Companies awarded high scores tend to have reduced risk. However, companies with low ESG scores are labelled as poor ESG stewards. The fact that management may be actively taking steps to improve the score is not taken into account.
“That is important because there is a risk of mispricing,” he said. “Eventually, the market will catch up on that and then spreads would tighten as the prospect of operating cashflows stabilises.”
The case is also true for equities. For example, Franklin Templeton Investments takes advantage of the backward-looking information that ESG vendors provide.
Reznick noted that engagement is key.
“You need to bring to life those static scores and understand where those companies are today and where they are going tomorrow. If they are earnestly trying to improve, then we’ll have a higher score than the third-party vendors.”

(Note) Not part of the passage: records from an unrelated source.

### config.mk
export PLATFORM = sky130hd
export DESIGN_NAME = wamm_cell
export DESIGN_NICKNAME = d
export VERILOG_FILES = /design/src/rtl/wamm_pkg.sv /design/src/rtl/wamm_cell.sv
export SDC_FILE = /design/constraint.sdc
export NUM_CORES = 1
export LEC_CHECK = 0
export BUFFER_PORTS_ARGS = -buffer_cell sky130_fd_sc_hd__buf_2
export CAP_MARGIN = 20
export CORE_AREA = 2 2 166 168
export DETAILED_ROUTE_END_ITERATION = 7
export DIE_AREA = 0 0 168 170
export GPL_TIMING_DRIVEN = 0
export HOLD_SLACK_MARGIN = 0.1
export PLACE_DENSITY = 0.75
export SLEW_MARGIN = 10
export SYNTH_ARGS = -nofsm -noshare
export SYNTH_HDL_FRONTEND = slang
export SYNTH_SLANG_ARGS = --single-unit
### constraint.sdc
create_clock -name clk -period 4.6 [get_ports clk]
set_input_delay 0.46 -clock clk [delete_from_list [all_inputs] [get_ports clk]]
set_output_delay 0.46 -clock clk [all_outputs]
set_load 0.01 [all_outputs]
**config.mk**
```make
export PLATFORM = sky130hd
export DESIGN_NAME = sliding_window_median_filter_core
export DESIGN_NICKNAME = d
export VERILOG_FILES = /design/src/hdl/smf_pkg.sv /design/src/hdl/sliding_window_median_filter_core.sv /design/src/hdl/smf_front.sv /design/src/hdl/smf_back.sv
export SDC_FILE = /design/constraint.sdc
export NUM_CORES = 1
export LEC_CHECK = 0
export BUFFER_PORTS_ARGS = -buffer_cell sky130_fd_sc_hd__buf_4
export CAP_MARGIN = 20
export CORE_MARGIN = 2
export CORE_UTILIZATION = 65
export DETAILED_ROUTE_END_ITERATION = 8
export PLACE_DENSITY_LB_ADDON = 0.05
export REMOVE_ABC_BUFFERS = 1
export SYNTH_ARGS = -nofsm -noshare
export SYNTH_HDL_FRONTEND = slang
export SYNTH_SLANG_ARGS = --single-unit
```
**constraint.sdc**
```tcl
create_clock -name i_clk -period 26.4 [get_ports i_clk]
set_input_delay 3.96 -clock i_clk [delete_from_list [all_inputs] [get_ports i_clk]]
set_output_delay 3.96 -clock i_clk [all_outputs]
set_load 0.005 [all_outputs]
```
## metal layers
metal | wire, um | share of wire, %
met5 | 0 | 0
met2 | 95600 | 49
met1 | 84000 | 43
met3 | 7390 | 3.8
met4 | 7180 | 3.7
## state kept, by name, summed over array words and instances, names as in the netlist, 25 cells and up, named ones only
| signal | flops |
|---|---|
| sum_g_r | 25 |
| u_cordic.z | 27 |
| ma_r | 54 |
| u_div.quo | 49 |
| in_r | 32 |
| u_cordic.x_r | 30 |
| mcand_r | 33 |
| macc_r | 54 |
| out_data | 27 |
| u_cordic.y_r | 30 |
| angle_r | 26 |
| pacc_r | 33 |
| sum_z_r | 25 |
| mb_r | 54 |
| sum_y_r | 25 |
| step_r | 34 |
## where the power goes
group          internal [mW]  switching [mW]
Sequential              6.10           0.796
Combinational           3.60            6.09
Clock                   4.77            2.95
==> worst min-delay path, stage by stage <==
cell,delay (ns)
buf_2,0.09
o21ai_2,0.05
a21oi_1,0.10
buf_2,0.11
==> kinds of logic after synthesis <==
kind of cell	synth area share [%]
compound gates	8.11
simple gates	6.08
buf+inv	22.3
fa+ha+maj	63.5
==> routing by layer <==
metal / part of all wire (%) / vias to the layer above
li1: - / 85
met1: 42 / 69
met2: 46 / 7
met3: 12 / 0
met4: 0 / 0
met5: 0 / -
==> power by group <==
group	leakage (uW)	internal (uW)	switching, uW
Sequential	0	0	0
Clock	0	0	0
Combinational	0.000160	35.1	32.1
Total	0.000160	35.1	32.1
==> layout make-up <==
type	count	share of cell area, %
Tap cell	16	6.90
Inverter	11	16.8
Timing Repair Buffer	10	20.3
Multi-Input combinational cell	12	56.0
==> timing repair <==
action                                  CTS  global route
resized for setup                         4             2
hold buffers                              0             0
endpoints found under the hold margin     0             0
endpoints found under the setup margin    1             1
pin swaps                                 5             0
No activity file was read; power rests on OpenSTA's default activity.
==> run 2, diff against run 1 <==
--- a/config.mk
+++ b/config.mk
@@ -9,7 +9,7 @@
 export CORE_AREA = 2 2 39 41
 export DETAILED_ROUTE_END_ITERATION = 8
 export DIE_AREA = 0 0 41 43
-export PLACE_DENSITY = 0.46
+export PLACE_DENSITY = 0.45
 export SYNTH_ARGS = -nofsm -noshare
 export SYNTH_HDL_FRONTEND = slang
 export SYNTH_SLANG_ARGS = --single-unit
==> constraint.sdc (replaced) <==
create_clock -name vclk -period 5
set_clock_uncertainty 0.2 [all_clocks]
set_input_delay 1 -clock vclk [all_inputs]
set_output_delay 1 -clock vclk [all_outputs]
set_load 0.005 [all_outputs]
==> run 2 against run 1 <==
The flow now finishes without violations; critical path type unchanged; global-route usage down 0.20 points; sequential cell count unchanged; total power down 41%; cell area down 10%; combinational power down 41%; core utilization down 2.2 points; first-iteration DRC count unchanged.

However, the third-party data serves a useful purpose. “It is a great place to start in terms of the discussions you want to have with the company.”
Reznick likes companies that are taking steps to improve their ESG scores and to verify the improvement path the firm has what it calls a “milestone programme”, which sets specific objectives for a company to achieve over a period of time.
“A red flag for us is when a company says that they are improving or working on things, but it is taking much longer [than promised] for them to hit the milestones.”
In some cases, companies do acknowledge that there is a problem, but have no specific plan to address it.
Reznick noted that some of these companies may not have a full understanding of ESG issues and therefore do not know much about the specific factors that are becoming increasingly important to investors.
“You have to try to articulate these concerns a bit more so they can have discussions internally and work on it.”
For example, in Hong Kong, a majority of listed companies do not integrate ESG into strategic planning, according to a KPMG China report.
Some companies simply fulfill the compliance requirements and adopt a “box-ticking” approach when reporting ESG information, the report said.